§ **WORK INSTRUCTION**: Go to the line in the entries below that holds "localparam logic [7:0] CTRL2_RST = 8'h00;" and repeat exactly from there through the line that holds "localparam logic [1:0] SEL_RSV = 2'h3;", inclusive.

Source records
**config.mk**
```make
export PLATFORM = sky130hd
export DESIGN_NAME = ivc_core
export DESIGN_NICKNAME = d
export VERILOG_FILES = /design/src/hw/ivc_pkg.sv /design/src/hw/ivc_axil_slave.sv /design/src/hw/ivc_core.sv
export VERILOG_INCLUDE_DIRS = /design/src /design/src/hw
export SDC_FILE = /design/constraint.sdc
export NUM_CORES = 1
export LEC_CHECK = 0
export CAP_MARGIN = 40
export CORE_UTILIZATION = 45
export DETAILED_ROUTE_END_ITERATION = 6
export DONT_BUFFER_PORTS = 1
export PLACE_DENSITY = 0.65
export SYNTH_ARGS = -nofsm -noshare
export SYNTH_HDL_FRONTEND = slang
export SYNTH_SLANG_ARGS = --single-unit
```
**constraint.sdc**
```tcl
create_clock -name ref_clk -period 3.6 [get_ports ref_clk]
set_input_delay 0.54 -clock ref_clk [delete_from_list [all_inputs] [get_ports ref_clk]]
set_output_delay 0.54 -clock ref_clk [all_outputs]
set_load 0.01 [all_outputs]
```
File: src/rtl/csc_pkg.sv
// Package of constants and types for the clock source mode control block.
// Notes on behaviour
// Software changes the reference divider in the same write as selects.
// Reference status follows its select after some divided reference cycles.
// Output moves to a new clock only after some cycles of it.
// An unavailable new clock leaves the previous one selected.
// Bus divider changes act on the output at once.
// Low-power bit clear keeps the loop on and locking in bypass.
// Internal reference output enable drives the internal reference out.
// Larger trim lengthens the internal reference period.
// Trim reaches the main output only in internal reference modes.
// Coarse and fine trim survive every reset; the code reloads both on pwr_up_i.
// Internal reference runs in stop when both its enables are set.
// Software may load the stored trim, fine trim excluded; the code also lets software write fine trim through bit 0 at ADR_STAT.
// External reference stays between 31.25 kHz and 5 MHz.
// External reference output enable drives the external reference out.
// With reference select set the loop ignores the external reference.
// External reference runs in stop when both its enables are set.
// The divided loop reference leaves as the fixed-frequency clock.
// Valid flag is always high in both loop-engaged modes.
// In bypass, valid needs reference divider at least bus divider plus 2.
// The running loop locks to 1024 times the divided reference; the code instead toggles the loop output every ref_clk_i cycle once locked.
// Output select 00 loop, 01 internal, 10 external, 11 reserved.
// Bypass, low-power set, no debug: loop and debug clock off.
// Status bits change through synchronised, glitch-free switching.
package csc_pkg;
   localparam logic [2:0] ADR_CTRL1 = 3'h0;
   localparam logic [2:0] ADR_CTRL2 = 3'h1;
   localparam logic [2:0] ADR_TRIM = 3'h2;
   localparam logic [2:0] ADR_STAT = 3'h3;
   localparam logic [7:0] CTRL1_RST = 8'h04;
   localparam logic [7:0] CTRL2_RST = 8'h00;
   localparam logic [7:0] CTRL2_MASK = 8'hcd;
   localparam logic [7:0] TRIM_PWRUP = 8'h80;
   localparam logic [9:0] IRC_BASE = 10'h010;
   localparam logic [1:0] SYNC_LAST = 2'h2;
   localparam logic [2:0] LOCK_CNT = 3'h4;
   localparam int LOOP_MULT = 1024;
   localparam logic [1:0] SEL_LOOP = 2'h0;
   localparam logic [1:0] SEL_INT = 2'h1;
   localparam logic [1:0] SEL_EXT = 2'h2;
   localparam logic [1:0] SEL_RSV = 2'h3;
   localparam logic [3:0] FFE_MARGIN = 4'h2;
   typedef struct packed {
      logic [1:0] clk_sel;
      logic [2:0] reference_divider;
      logic ref_sel;
      logic internal_ref_output_enable;
      logic internal_ref_stop_enable;
   } csc_ctrl1_s;
   typedef struct packed {
      logic [1:0] bus_divider;
      logic [1:0] rsv_hi;
      logic lp;
      logic external_ref_output_enable;
      logic rsv_lo;
      logic external_ref_stop_enable;
   } csc_ctrl2_s;
   typedef enum logic [1:0] {
      CS_HOLD = 2'b01,
      CS_SYNC = 2'b10
   } csc_sw_e;
endpackage : csc_pkg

§ **THE COMPLETED TASK**:
   localparam logic [7:0] CTRL2_RST = 8'h00;
   localparam logic [7:0] CTRL2_MASK = 8'hcd;
   localparam logic [7:0] TRIM_PWRUP = 8'h80;
   localparam logic [9:0] IRC_BASE = 10'h010;
   localparam logic [1:0] SYNC_LAST = 2'h2;
   localparam logic [2:0] LOCK_CNT = 3'h4;
   localparam int LOOP_MULT = 1024;
   localparam logic [1:0] SEL_LOOP = 2'h0;
   localparam logic [1:0] SEL_INT = 2'h1;
   localparam logic [1:0] SEL_EXT = 2'h2;
   localparam logic [1:0] SEL_RSV = 2'h3;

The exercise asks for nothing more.